■ **Input for this task**
◇ ◇ ◇ ◇ ◇

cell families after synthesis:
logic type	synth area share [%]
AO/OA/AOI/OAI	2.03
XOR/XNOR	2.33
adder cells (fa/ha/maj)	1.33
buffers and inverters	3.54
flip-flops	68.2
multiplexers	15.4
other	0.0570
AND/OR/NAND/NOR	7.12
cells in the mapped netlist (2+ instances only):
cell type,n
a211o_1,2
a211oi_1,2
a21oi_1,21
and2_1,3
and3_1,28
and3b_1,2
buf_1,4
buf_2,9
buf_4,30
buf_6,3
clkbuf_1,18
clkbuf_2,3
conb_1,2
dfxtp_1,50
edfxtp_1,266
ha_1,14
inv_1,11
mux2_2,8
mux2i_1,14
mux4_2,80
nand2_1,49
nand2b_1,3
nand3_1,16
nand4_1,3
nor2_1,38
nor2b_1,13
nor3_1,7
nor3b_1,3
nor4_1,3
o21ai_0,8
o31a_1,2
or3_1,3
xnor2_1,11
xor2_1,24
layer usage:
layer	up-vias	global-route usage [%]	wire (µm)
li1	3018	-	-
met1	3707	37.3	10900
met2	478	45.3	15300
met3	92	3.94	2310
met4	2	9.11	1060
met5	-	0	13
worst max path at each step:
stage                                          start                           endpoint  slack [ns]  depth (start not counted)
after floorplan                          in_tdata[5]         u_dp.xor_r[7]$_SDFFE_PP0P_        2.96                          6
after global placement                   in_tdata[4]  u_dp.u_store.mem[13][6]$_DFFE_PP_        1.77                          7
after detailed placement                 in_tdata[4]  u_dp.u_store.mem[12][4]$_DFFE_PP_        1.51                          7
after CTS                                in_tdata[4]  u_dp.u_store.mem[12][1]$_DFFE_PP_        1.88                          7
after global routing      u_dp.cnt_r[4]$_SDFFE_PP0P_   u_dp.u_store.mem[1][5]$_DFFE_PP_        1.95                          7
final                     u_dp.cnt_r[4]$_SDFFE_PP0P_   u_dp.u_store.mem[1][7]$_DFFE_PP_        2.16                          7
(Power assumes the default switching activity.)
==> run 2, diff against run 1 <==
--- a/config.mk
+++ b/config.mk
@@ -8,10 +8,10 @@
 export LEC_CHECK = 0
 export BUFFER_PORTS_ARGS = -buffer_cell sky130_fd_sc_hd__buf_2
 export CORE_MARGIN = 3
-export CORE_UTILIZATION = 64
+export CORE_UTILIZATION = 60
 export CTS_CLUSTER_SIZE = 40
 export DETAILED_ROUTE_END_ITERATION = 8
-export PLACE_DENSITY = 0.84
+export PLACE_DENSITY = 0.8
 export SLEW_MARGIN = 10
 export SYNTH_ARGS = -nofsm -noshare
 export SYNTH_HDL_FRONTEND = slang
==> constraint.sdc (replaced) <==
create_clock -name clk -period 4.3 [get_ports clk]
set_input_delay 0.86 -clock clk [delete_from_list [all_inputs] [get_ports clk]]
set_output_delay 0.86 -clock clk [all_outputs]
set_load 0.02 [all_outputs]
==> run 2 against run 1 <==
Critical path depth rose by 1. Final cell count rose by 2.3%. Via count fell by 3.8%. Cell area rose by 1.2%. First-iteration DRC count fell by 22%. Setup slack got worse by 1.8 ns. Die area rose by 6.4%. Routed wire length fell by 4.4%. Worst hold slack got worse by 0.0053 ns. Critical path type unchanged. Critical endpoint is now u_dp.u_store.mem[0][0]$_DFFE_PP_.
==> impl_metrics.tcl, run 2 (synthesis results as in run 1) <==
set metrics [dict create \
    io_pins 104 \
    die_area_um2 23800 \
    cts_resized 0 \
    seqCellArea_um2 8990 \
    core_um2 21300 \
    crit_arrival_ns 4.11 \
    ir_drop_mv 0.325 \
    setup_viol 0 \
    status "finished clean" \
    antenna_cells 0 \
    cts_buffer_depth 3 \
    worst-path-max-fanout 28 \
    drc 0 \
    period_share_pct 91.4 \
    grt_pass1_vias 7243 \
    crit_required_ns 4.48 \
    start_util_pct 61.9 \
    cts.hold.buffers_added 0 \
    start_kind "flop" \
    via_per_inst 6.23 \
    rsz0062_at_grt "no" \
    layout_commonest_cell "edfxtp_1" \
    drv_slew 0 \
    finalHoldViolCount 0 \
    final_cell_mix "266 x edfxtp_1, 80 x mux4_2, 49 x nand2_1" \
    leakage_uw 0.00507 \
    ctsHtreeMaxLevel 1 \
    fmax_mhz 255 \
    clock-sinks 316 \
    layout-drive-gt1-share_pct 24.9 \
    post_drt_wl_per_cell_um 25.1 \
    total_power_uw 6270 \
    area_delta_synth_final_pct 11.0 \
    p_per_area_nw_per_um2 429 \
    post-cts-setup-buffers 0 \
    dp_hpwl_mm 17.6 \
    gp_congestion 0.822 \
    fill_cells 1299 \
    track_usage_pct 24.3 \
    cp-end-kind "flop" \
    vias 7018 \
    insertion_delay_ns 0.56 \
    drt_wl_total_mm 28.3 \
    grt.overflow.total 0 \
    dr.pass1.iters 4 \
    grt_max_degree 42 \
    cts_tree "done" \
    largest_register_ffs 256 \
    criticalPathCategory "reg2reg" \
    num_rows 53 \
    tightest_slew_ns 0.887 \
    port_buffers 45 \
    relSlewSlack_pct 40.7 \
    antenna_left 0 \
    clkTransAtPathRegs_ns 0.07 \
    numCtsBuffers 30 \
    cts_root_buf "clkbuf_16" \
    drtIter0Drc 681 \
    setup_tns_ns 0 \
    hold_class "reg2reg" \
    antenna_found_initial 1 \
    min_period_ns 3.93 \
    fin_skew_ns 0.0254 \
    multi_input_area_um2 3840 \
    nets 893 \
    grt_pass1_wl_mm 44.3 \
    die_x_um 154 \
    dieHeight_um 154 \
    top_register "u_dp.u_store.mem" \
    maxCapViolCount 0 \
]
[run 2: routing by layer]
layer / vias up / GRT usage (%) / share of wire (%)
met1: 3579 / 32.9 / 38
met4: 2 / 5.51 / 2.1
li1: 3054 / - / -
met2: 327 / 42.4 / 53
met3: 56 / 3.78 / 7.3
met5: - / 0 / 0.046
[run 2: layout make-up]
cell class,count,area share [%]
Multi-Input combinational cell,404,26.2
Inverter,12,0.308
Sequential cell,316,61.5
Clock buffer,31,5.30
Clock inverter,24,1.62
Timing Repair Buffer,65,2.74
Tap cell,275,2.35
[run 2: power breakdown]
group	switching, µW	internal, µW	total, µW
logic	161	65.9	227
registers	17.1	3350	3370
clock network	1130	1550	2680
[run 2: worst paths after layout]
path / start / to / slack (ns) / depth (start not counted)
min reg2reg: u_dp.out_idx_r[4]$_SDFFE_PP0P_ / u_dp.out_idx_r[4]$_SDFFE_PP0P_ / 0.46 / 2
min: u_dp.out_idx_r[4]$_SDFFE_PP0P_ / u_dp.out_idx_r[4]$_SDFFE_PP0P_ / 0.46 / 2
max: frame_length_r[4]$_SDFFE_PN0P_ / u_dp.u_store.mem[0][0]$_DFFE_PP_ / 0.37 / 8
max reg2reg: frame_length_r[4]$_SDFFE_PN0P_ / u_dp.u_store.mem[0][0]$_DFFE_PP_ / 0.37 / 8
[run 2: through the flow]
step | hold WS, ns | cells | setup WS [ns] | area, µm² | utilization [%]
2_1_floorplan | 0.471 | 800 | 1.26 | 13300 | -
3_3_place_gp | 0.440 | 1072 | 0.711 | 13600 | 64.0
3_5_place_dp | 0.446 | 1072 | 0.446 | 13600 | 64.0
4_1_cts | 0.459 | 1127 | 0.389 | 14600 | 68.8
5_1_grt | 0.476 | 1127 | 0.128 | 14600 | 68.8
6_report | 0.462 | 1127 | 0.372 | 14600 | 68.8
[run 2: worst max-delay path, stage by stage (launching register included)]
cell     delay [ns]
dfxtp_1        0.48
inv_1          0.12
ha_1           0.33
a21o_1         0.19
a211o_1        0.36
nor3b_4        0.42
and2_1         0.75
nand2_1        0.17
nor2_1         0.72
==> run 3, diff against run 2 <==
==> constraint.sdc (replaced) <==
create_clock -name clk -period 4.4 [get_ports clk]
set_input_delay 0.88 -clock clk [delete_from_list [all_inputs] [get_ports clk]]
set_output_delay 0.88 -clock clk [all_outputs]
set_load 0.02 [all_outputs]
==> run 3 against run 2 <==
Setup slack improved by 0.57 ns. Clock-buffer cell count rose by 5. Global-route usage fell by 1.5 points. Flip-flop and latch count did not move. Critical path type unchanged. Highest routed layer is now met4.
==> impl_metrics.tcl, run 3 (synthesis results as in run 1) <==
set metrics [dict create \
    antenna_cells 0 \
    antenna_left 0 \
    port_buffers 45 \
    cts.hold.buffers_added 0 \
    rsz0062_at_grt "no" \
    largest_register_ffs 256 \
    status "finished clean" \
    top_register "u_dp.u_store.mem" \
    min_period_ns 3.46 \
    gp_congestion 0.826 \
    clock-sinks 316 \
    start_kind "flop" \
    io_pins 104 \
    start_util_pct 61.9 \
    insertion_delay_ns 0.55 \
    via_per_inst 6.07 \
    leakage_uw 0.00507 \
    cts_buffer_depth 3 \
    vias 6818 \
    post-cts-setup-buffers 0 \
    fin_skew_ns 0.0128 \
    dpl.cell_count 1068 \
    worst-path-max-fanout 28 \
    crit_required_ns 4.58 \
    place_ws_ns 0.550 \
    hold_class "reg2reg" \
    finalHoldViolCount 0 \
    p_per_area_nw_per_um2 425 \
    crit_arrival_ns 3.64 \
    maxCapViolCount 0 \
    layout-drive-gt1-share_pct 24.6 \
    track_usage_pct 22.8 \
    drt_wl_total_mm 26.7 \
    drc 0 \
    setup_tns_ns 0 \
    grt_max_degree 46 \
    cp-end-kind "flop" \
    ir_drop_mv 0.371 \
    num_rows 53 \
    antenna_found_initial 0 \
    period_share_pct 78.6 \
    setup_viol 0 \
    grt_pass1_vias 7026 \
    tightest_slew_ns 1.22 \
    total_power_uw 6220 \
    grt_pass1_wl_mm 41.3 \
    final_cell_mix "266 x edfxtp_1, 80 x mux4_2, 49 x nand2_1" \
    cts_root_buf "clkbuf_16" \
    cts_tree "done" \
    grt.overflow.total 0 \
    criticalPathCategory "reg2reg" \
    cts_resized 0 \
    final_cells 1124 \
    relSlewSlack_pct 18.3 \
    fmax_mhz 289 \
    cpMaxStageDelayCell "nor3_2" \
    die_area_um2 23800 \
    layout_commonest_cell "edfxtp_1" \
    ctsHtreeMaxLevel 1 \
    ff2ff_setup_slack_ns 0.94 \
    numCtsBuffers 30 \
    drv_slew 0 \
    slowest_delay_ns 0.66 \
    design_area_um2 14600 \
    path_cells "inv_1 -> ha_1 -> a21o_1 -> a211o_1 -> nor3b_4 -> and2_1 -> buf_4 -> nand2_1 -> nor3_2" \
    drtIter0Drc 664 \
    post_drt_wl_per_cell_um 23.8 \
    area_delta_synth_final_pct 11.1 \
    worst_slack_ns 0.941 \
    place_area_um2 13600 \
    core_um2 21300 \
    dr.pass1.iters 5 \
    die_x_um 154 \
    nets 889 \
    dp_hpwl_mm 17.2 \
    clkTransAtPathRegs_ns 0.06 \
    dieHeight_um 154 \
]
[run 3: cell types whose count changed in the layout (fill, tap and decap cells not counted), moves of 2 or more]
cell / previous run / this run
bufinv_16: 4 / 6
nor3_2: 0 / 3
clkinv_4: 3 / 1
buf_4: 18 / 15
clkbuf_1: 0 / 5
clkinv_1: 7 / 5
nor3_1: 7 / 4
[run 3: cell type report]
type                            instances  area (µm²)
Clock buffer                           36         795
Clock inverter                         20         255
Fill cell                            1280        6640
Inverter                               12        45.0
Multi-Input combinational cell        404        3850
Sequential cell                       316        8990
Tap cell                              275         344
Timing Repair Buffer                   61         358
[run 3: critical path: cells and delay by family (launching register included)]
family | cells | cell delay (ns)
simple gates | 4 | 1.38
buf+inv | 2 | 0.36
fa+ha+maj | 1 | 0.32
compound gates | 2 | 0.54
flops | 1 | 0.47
`config.mk`:
```
export PLATFORM = sky130hd
export DESIGN_NAME = mt64_ctrl
export DESIGN_NICKNAME = d
export VERILOG_FILES = /design/src/rtl/core/mt64_pkg.sv /design/src/rtl/core/mt64_ctrl.sv
export SDC_FILE = /design/constraint.sdc
export NUM_CORES = 1
export LEC_CHECK = 0
export CAP_MARGIN = 10
export CORE_MARGIN = 3
export CORE_UTILIZATION = 45
export DETAILED_ROUTE_END_ITERATION = 6
export DONT_BUFFER_PORTS = 1
export GPL_ROUTABILITY_DRIVEN = 0
export GPL_TIMING_DRIVEN = 1
export SLEW_MARGIN = 20
export SYNTH_ARGS = -nofsm -noshare
export SYNTH_HDL_FRONTEND = slang
export SYNTH_SLANG_ARGS = --single-unit
```
`constraint.sdc`:
```
create_clock -name i_clk -period 1.3 [get_ports i_clk]
set_input_delay 0 -clock i_clk [delete_from_list [all_inputs] [get_ports i_clk]]
set_output_delay 0 -clock i_clk [all_outputs]
set_load 0.005 [all_outputs]
```
`src/rtl/core/mt64_pkg.sv`:
```
`timescale 1ns / 1ps

package mt64_pkg;

    localparam int STATE_WORDS  = 312;
    localparam int SHIFT_OFFSET = 156;
    localparam int POS_W        = 9;

    localparam logic [63:0] TWIST_MATRIX  = 64'hB502_6F5A_A966_19E9;
    localparam logic [63:0] UPPER_MASK    = 64'hFFFF_FFFF_8000_0000;
    localparam logic [63:0] LOWER_MASK    = 64'h0000_0000_7FFF_FFFF;
    localparam logic [63:0] MUL_SEED      = 64'd6364136223846793005;
    localparam logic [63:0] MUL_KEY_A     = 64'd3935559000370003845;
    localparam logic [63:0] MUL_KEY_B     = 64'd2862933555777941757;
    localparam logic [63:0] KEY_BASE_SEED = 64'd19650218;
    localparam logic [63:0] DEFAULT_SEED  = 64'd5489;
    localparam logic [63:0] TEMPER_U      = 64'h5555_5555_5555_5555;
    localparam logic [63:0] TEMPER_B      = 64'h71D6_7FFF_EDA6_0000;
    localparam logic [63:0] TEMPER_C      = 64'hFFF7_EEE0_0000_0000;
    localparam logic [63:0] KEY_TOP_WORD  = 64'h8000_0000_0000_0000;

    localparam logic [1:0] OP_SEED     = 2'd0;
    localparam logic [1:0] OP_DRAW     = 2'd1;
    localparam logic [1:0] OP_KEY_LOAD = 2'd2;
    localparam logic [1:0] OP_KEY_SEED = 2'd3;

    localparam logic [7:0] CFG_KEY_LENGTH  = 8'd0;
    localparam logic [7:0] CFG_OUTPUT_MODE = 8'd1;

    typedef enum logic [4:0] {
        DP_NOP,
        DP_CAPTURE,
        DP_SEED,
        DP_MUL0,
        DP_MUL1,
        DP_MUL2,
        DP_SV_WR,
        DP_K_INIT,
        DP_K1_WR,
        DP_K2_INIT,
        DP_K2_WR,
        DP_WRAP,
        DP_K_FINAL,
        DP_R_INIT,
        DP_R_RD,
        DP_R_X,
        DP_R_WR,
        DP_D_RD,
        DP_D_OUT
    } t_dp_op;

    typedef enum logic [1:0] {
        PH_SV,
        PH_K1,
        PH_K2
    } t_phase;

    typedef enum logic [1:0] {
        SRC_USER,
        SRC_KEYBASE,
        SRC_DEFAULT
    } t_seed_src;

    typedef struct packed {
        t_dp_op    op;
        t_phase    phase;
        t_seed_src src;
    } t_dp_cmd;

    typedef struct packed {
        logic i_last;
        logic cnt_one;
        logic cnt_zero;
        logic pos_end;
        logic out_free;
    } t_dp_st;

endpackage

```
`src/rtl/core/mt64_ctrl.sv`:
```
`timescale 1ns / 1ps

module mt64_ctrl (
    input  logic               i_clk,
    input  logic               i_rst_n,
    input  logic               i_in_valid,
    input  logic [1:0]         i_operation,
    input  mt64_pkg::t_dp_st   i_st,
    output logic               o_in_stall,
    output mt64_pkg::t_dp_cmd  o_cmd
);

    typedef enum logic [4:0] {
        S_IDLE, S_SEED, S_MUL0, S_MUL1, S_MUL2, S_SV_WR,
        S_K_INIT, S_K1_WR, S_K1_WRAP, S_K2_INIT, S_K2_WR, S_K2_WRAP, S_K_FINAL,
        S_R_INIT, S_R_RD, S_R_X, S_R_WR, S_D_RD, S_D_OUT
    } t_state;

    t_state              r_state;
    mt64_pkg::t_phase    r_phase;
    mt64_pkg::t_seed_src r_src;
    logic                r_to_key;
    logic                accept;

    assign o_in_stall = (r_state != S_IDLE);
    assign accept     = i_in_valid && (r_state == S_IDLE);

    always_comb begin
        o_cmd.phase = r_phase;
        o_cmd.src   = r_src;
        unique case (r_state)
            S_IDLE:    o_cmd.op = accept ? mt64_pkg::DP_CAPTURE : mt64_pkg::DP_NOP;
            S_SEED:    o_cmd.op = mt64_pkg::DP_SEED;
            S_MUL0:    o_cmd.op = mt64_pkg::DP_MUL0;
            S_MUL1:    o_cmd.op = mt64_pkg::DP_MUL1;
            S_MUL2:    o_cmd.op = mt64_pkg::DP_MUL2;
            S_SV_WR:   o_cmd.op = mt64_pkg::DP_SV_WR;
            S_K_INIT:  o_cmd.op = mt64_pkg::DP_K_INIT;
            S_K1_WR:   o_cmd.op = mt64_pkg::DP_K1_WR;
            S_K1_WRAP: o_cmd.op = mt64_pkg::DP_WRAP;
            S_K2_INIT: o_cmd.op = mt64_pkg::DP_K2_INIT;
            S_K2_WR:   o_cmd.op = mt64_pkg::DP_K2_WR;
            S_K2_WRAP: o_cmd.op = mt64_pkg::DP_WRAP;
            S_K_FINAL: o_cmd.op = mt64_pkg::DP_K_FINAL;
            S_R_INIT:  o_cmd.op = mt64_pkg::DP_R_INIT;
            S_R_RD:    o_cmd.op = mt64_pkg::DP_R_RD;
            S_R_X:     o_cmd.op = mt64_pkg::DP_R_X;
            S_R_WR:    o_cmd.op = mt64_pkg::DP_R_WR;
            S_D_RD:    o_cmd.op = mt64_pkg::DP_D_RD;
            S_D_OUT:   o_cmd.op = mt64_pkg::DP_D_OUT;
            default:   o_cmd.op = mt64_pkg::DP_NOP;
        endcase
    end

    always_ff @(posedge i_clk) begin
        if (!i_rst_n) begin
            r_state  <= S_SEED;
            r_phase  <= mt64_pkg::PH_SV;
            r_src    <= mt64_pkg::SRC_DEFAULT;
            r_to_key <= 1'b0;
        end else begin
            unique case (r_state)
                S_IDLE: begin
                    if (accept) begin
                        unique case (i_operation)
                            mt64_pkg::OP_SEED: begin
                                r_src    <= mt64_pkg::SRC_USER;
                                r_to_key <= 1'b0;
                                r_state  <= S_SEED;
                            end
                            mt64_pkg::OP_KEY_SEED: begin
                                r_src    <= mt64_pkg::SRC_KEYBASE;
                                r_to_key <= 1'b1;
                                r_state  <= S_SEED;
                            end
                            mt64_pkg::OP_DRAW: begin
                                r_state <= i_st.pos_end ? S_R_INIT : S_D_RD;
                            end
                            default: r_state <= S_IDLE;
                        endcase
                    end
                end
                S_SEED: begin
                    r_phase <= mt64_pkg::PH_SV;
                    r_state <= S_MUL0;
                end
                S_MUL0: r_state <= S_MUL1;
                S_MUL1: r_state <= S_MUL2;
                S_MUL2: begin
                    unique case (r_phase)
                        mt64_pkg::PH_K1: r_state <= S_K1_WR;
                        mt64_pkg::PH_K2: r_state <= S_K2_WR;
                        default:         r_state <= S_SV_WR;
                    endcase
                end
                S_SV_WR: begin
                    if (i_st.i_last) r_state <= r_to_key ? S_K_INIT : S_IDLE;
                    else r_state <= S_MUL0;
                end
                S_K_INIT: begin
                    r_phase <= mt64_pkg::PH_K1;
                    r_state <= S_MUL0;
                end
                S_K1_WR: begin
                    if (i_st.i_last) r_state <= S_K1_WRAP;
                    else if (i_st.cnt_one) r_state <= S_K2_INIT;
                    else r_state <= S_MUL0;
                end
                S_K1_WRAP: r_state <= i_st.cnt_zero ? S_K2_INIT : S_MUL0;
                S_K2_INIT: begin
                    r_phase <= mt64_pkg::PH_K2;
                    r_state <= S_MUL0;
                end
                S_K2_WR: begin
                    if (i_st.i_last) r_state <= S_K2_WRAP;
                    else if (i_st.cnt_one) r_state <= S_K_FINAL;
                    else r_state <= S_MUL0;
                end
                S_K2_WRAP: r_state <= i_st.cnt_zero ? S_K_FINAL : S_MUL0;
                S_K_FINAL: r_state <= S_IDLE;
                S_R_INIT:  r_state <= S_R_RD;
                S_R_RD:    r_state <= S_R_X;
                S_R_X:     r_state <= S_R_WR;
                S_R_WR:    r_state <= i_st.i_last ? S_D_RD : S_R_RD;
                S_D_RD:    r_state <= S_D_OUT;
                S_D_OUT: begin
                    if (i_st.out_free) r_state <= S_IDLE;
                end
                default: r_state <= S_IDLE;
            endcase
        end
    end

endmodule

```
==> summary.md, run 1 <==
| Metric | Value |
|---|---|
| Run status | finished, violations left |
| Failing checks | hold timing, setup timing |
| Worst EP arrival | 1.70 ns |
| DR WL/cell | 17.10 um |
| First-pass GRT wire length | 5112 um |
| Worst Setup End Kind | register |
| Max-cap violations | 0 |
| Worst IR drop on VDD | 1380 uV |
| DRC | 0 |
| CTS sink count | 9 |
| Max FO, Critical Path | 8 |
| Final setup viols | 10 |
| Clock-pin slew on the worst setup and hold paths | 0.07 ns |
| Crit path time final | 1.490 ns |
| Crit start category | register |
| Initial antenna violation count | 0 |
| Part of the cycle the worst path needs | 1.146 |
| Sequential share of the synthesized area | 0.1882 |
| Multi-input gate area | 792.0 um^2 |
| Initial core utilization | 0.4830 |
| Synth Flop Type | dfxtp_1 |
| Worst Setup Path Type | reg -> reg |
| Synth Cell Area | 957.2 um^2 |
| Ant. Diodes | 0 |
| Utilization after layout | 0.7292 |
| Drt first pass iters | 4 |
| Hold WS | -0.2119 ns |
| Die area | 2716 um^2 |
| CTS buffer count | 3 |
| Vias per inst | 6.030 |
| Final Hold Viols | 5 |
| Final nets | 186 |
| Largest net degree at the start of global routing | 14 |
| Area Growth Syn to Fin | 50.98% |
| Worst Hold Class | in -> reg |
| Register area | 192.7 um^2 |
| Root buffer cell | clkbuf_4 |
| Pwr/cell area | 2000 nW/um^2 |
| Row count | 16 |
| Core box area | 1982 um^2 |
| Setup TNS | -1.138 ns |
| Antenna Nets Post-Route | 0 |
| Die height | 52.12 um |
| Synth Register Bits | 9 |
| Netlist cell types | 43 |
| Least-Margin Pin Slew | 0.3302 ns |
| Die width | 52.12 um |
| Slew Limit Headroom | 0.7781 |
| Hold Buf Count CTS | 3 |
| Pins Over Slew Limit | 0 |
| Critical Path RT | 1.51 ns |
| Syn_nets | 152 |
| Total track usage | 0.2536 |
| Mean Syn Cell Area | 6.987 um^2 |
| Total gr overflow | 0 |
| Total Routed Length | 3369 um |
| YS warnings | 0 |
| Max Fclk | 0.6710 GHz |
| Layout Skew | 0.0005521 ns |
| Initial DRC Count | 47 |
| Clock Tree Buf Depth | 2 |
| Ports | 20 |
| Post-synth EDFFs | 0 |
| Post-synthesis async set-or-reset flop share | 0 |
| Fraction of layout cells with a size suffix above 1 | 0.4118 |
| Power, Total | 2.891 mW |
| Port bufs | 0 |
| P_leak | 0.5736 nW |
| Clock latency on the worst-skew pair | 0.27 ns |
| Post-route setup slack | -0.1904 ns |
| H-tree depth | 1 |
| Fill cells | 136 |
| CTS tree | yes |
| Post-synthesis cell count | 137 |
| Via Count | 1188 |
| Vias in the first global route | 1091 |
| Post-DP HPWL | 2386 um |
| RSZ-0062 raised after global routing | true |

◇ ◇ ◇ ◇ ◇

Copy out the lines of the records above in which the string "against" appears.

■ **Expected output**
==> run 2, diff against run 1 <==
==> run 2 against run 1 <==
==> run 3, diff against run 2 <==
==> run 3 against run 2 <==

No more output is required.